In ordinary times, perhaps the softball world would be celebrating another team making a breakthrough run to Oklahoma City this week, alongside the teams from the Pac-12 and SEC that have come to dominate the WCWS field. Back on campus, Princetonians would be preparing to mint another set of graduates at the end of a long weekend that begins with Reunions and continues through Class Day and ultimately graduation on the first Tuesday in June.
But, as we all know, these are not ordinary times, not when the WCWS has been forced quiet for a year, not when there will be no Reunions this year for the Class of 1995 to return for its 25th, not when the nearly two decades’ worth of players Cohen coached won’t be able to take part in the annual pre-Reunions reunion at her home. As it has with so many other interactions this spring, a Zoom call will step in.
What it loses in the face-to-face element of Reunions, the 2020 stand-in may gain in participation. With Princeton’s geographic reach, while some alumni may return annually for Reunions, others travel only for their milestone years, like the 25th for the Class of ’95.
“My heart goes out to the 2020 class whose senior season just got canceled. I also feel bad for the Class of ’95, their 25th reunion getting canceled,” Thurber, from the Class of ’96, said. “It’s kind of neat that this Zoom call is going on because it wouldn’t have been a reunion I would have been able to get back to, because it’s not our big year. It’s an added bonus to be able to get to see some teammates in the Class of ’95. They had a great class and a neat nucleus and some great leaders on our team. Sometimes at Reunions, you’re only seeing your exact class because that’s your big year, and you miss out.”
Princeton returned to the WCWS the following year, getting through Canisius in the play-in before sweeping Boston University and UMass to make it to Columbus, Ga., where the WCWS was held in 1996 as a test run for the Olympic softball tournament there two months later. Washington and Southwestern Louisiana dealt the Tigers defeats in Georgia, and though Princeton has made the NCAA tournament seven times in the years since, the 1995 and 1996 teams remain the only ones in both Princeton history and Ivy League history to advance out of the regional round. The closest an Ivy team has come to the WCWS since ‘96 was in 2012, when Harvard won two games at its regional to make the regional final against Washington, still four wins away from OKC.
It was really important to me to represent the Ivy League and to do the best we could to show that we belonged there and that we could compete with the teams. Being a program that doesn’t get to play nearly as many games as the rest of the teams that were there and we don’t have any athletic scholarship opportunities, it meant a lot for me to just be there, but I also really was concerned with just showing up and competing really well.Mandy Pfeiffer '97
So, while another Ivy team making a run to the WCWS is improbable, it’s not impossible. The league has its annual berth in the field of 64, each of whom is five straight wins away from a spot in the final eight.

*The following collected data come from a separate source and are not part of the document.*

## src/rtl/sha_digest_writeback.sv

```systemverilog
// sha_digest_writeback: captures a finished SHA digest and writes it to data
// memory as DIGEST_W/WORD_W words, most-significant word first, starting at a
// runtime base address. Uses a ready/valid write handshake and has a one-deep
// pending-digest slot, a done pulse and an overrun pulse.
// Optional build macro: SHA_WB_BYTESWAP_EN (byte-reverse each written word).
module sha_digest_writeback #(
  parameter int unsigned DIGEST_W  = 256,
  parameter int unsigned WORD_W    = 32,
  parameter int unsigned ADDR_W    = 32,
  parameter int unsigned ADDR_STEP = 4
) (
  input  logic                clk,
  input  logic                reset,
  input  logic                start,
  input  logic [DIGEST_W-1:0] digest_in,
  input  logic [ADDR_W-1:0]   base_addr,
  input  logic                mem_ready,
  output logic                mem_we,
  output logic [ADDR_W-1:0]   mem_addr,
  output logic [WORD_W-1:0]   mem_wdata,
  output logic                busy,
  output logic                done,
  output logic                overrun
);

  localparam int unsigned NWORDS = DIGEST_W / WORD_W;
  localparam int unsigned IDX_W  = (NWORDS > 1) ? $clog2(NWORDS) : 1;
  localparam logic [IDX_W-1:0]  LAST_IDX = IDX_W'(NWORDS - 1);
  localparam logic [ADDR_W-1:0] STEP     = ADDR_W'(ADDR_STEP);

  typedef enum logic [1:0] {
    IDLE  = 2'd0,
    WRITE = 2'd1,
    DONE  = 2'd2
  } state_e;

  state_e              state_q, state_d;
  logic [IDX_W-1:0]    idx_q, idx_d;
  logic [DIGEST_W-1:0] dig_q, dig_d;
  logic                pend_v_q, pend_v_d;
  logic [DIGEST_W-1:0] pend_dig_q, pend_dig_d;
  logic [ADDR_W-1:0]   pend_base_q, pend_base_d;
  logic                mem_we_q, mem_we_d;
  logic [ADDR_W-1:0]   mem_addr_q, mem_addr_d;
  logic [WORD_W-1:0]   mem_wdata_q, mem_wdata_d;
  logic                busy_q, busy_d;
  logic                done_q, done_d;
  logic                overrun_q, overrun_d;

  // Select word i of a digest (word 0 is the most-significant) and apply the
  // optional byte reversal for little-endian memory images.
  function automatic logic [WORD_W-1:0] word_of(input logic [DIGEST_W-1:0] d,
                                                 input logic [IDX_W-1:0]    i);
    logic [WORD_W-1:0] w;
    logic [WORD_W-1:0] r;
    w = '0;
    for (int unsigned k = 0; k < NWORDS; k++) begin
      if (i == IDX_W'(k)) w = d[DIGEST_W-1-k*WORD_W -: WORD_W];
    end
`ifdef SHA_WB_BYTESWAP_EN
    r = '0;
    for (int unsigned b = 0; b < WORD_W/8; b++) begin
      r[8*b +: 8] = w[WORD_W-8-8*b +: 8];
    end
`else
    r = w;
`endif
    return r;
  endfunction

  // Next-state and next-output logic.
  always_comb begin
    state_d     = state_q;
    idx_d       = idx_q;
    dig_d       = dig_q;
    pend_v_d    = pend_v_q;
    pend_dig_d  = pend_dig_q;
    pend_base_d = pend_base_q;
    mem_we_d    = mem_we_q;
    mem_addr_d  = mem_addr_q;
    mem_wdata_d = mem_wdata_q;
    done_d      = 1'b0;
    overrun_d   = 1'b0;

    case (state_q)
      IDLE: begin
        if (pend_v_q) begin
          // Drain the pending slot; a same-cycle start refills it.
          dig_d       = pend_dig_q;
          idx_d       = '0;
          state_d     = WRITE;
          mem_we_d    = 1'b1;
          mem_addr_d  = pend_base_q;
          mem_wdata_d = word_of(pend_dig_q, '0);
          pend_v_d    = start;
          if (start) begin
            pend_dig_d  = digest_in;
            pend_base_d = base_addr;
          end
        end else if (start) begin
          dig_d       = digest_in;
          idx_d       = '0;
          state_d     = WRITE;
          mem_we_d    = 1'b1;
          mem_addr_d  = base_addr;
          mem_wdata_d = word_of(digest_in, '0);
        end
      end
      WRITE: begin
        mem_we_d = 1'b1;
        if (mem_ready) begin
          if (idx_q == LAST_IDX) begin
            state_d  = DONE;
            mem_we_d = 1'b0;
            done_d   = 1'b1;
          end else begin
            idx_d       = idx_q + IDX_W'(1);
            mem_addr_d  = mem_addr_q + STEP;
            mem_wdata_d = word_of(dig_q, idx_q + IDX_W'(1));
          end
        end
      end
      DONE: begin
        state_d  = IDLE;
        mem_we_d = 1'b0;
      end
      default: begin
        state_d  = IDLE;
        mem_we_d = 1'b0;
      end
    endcase

    // Requests arriving while a transfer is in flight go to the slot or are dropped.
    if (start && (state_q != IDLE)) begin
      if (!pend_v_q) begin
        pend_v_d    = 1'b1;
        pend_dig_d  = digest_in;
        pend_base_d = base_addr;
      end else begin
        overrun_d = 1'b1;
      end
    end

    busy_d = (state_d != IDLE) || pend_v_d;
  end

  // State and output registers with synchronous reset.
  always_ff @(posedge clk) begin
    if (reset) begin
      state_q     <= IDLE;
      idx_q       <= '0;
      dig_q       <= '0;
      pend_v_q    <= 1'b0;
      pend_dig_q  <= '0;
      pend_base_q <= '0;
      mem_we_q    <= 1'b0;
      mem_addr_q  <= '0;
      mem_wdata_q <= '0;
      busy_q      <= 1'b0;
      done_q      <= 1'b0;
      overrun_q   <= 1'b0;
    end else begin
      state_q     <= state_d;
      idx_q       <= idx_d;
      dig_q       <= dig_d;
      pend_v_q    <= pend_v_d;
      pend_dig_q  <= pend_dig_d;
      pend_base_q <= pend_base_d;
      mem_we_q    <= mem_we_d;
      mem_addr_q  <= mem_addr_d;
      mem_wdata_q <= mem_wdata_d;
      busy_q      <= busy_d;
      done_q      <= done_d;
      overrun_q   <= overrun_d;
    end
  end

  assign mem_we    = mem_we_q;
  assign mem_addr  = mem_addr_q;
  assign mem_wdata = mem_wdata_q;
  assign busy      = busy_q;
  assign done      = done_q;
  assign overrun   = overrun_q;

endmodule

```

“The underdog mentality is a special kind of mentality, and I think if you’re a Princeton athlete, you have to have the desire to prove people wrong if you’re going to play on the national stage,” Christie Kinsey said. “That’s why people went crazy when the men’s basketball team beat UCLA (in 1996), it was the same feeling, the David and Goliath moment, and on some level it felt like that.”
Beating the odds, of course, is appealing to a Princeton student-athlete.
“I regularly say that my experience in being a part of something where you’re aware of how special it is while it’s happening, you’re doing something that’s never been done before and that you’re upsetting or disrupting a status quo, which is the underdog mentality of it all, that has informed so much about how I see the world and the kind of leadership I’ve tried to provide in my life,” Christie Kinsey said. “I think of it as such an important part of my Princeton experience, but also just how I think of the kinds of communities I want to be a part of, was kind of set in those moments where I thought, oh my gosh, we could be the first, we could disrupt the order, the natural pecking order, if you will. That was incredibly exciting, to prove people wrong.”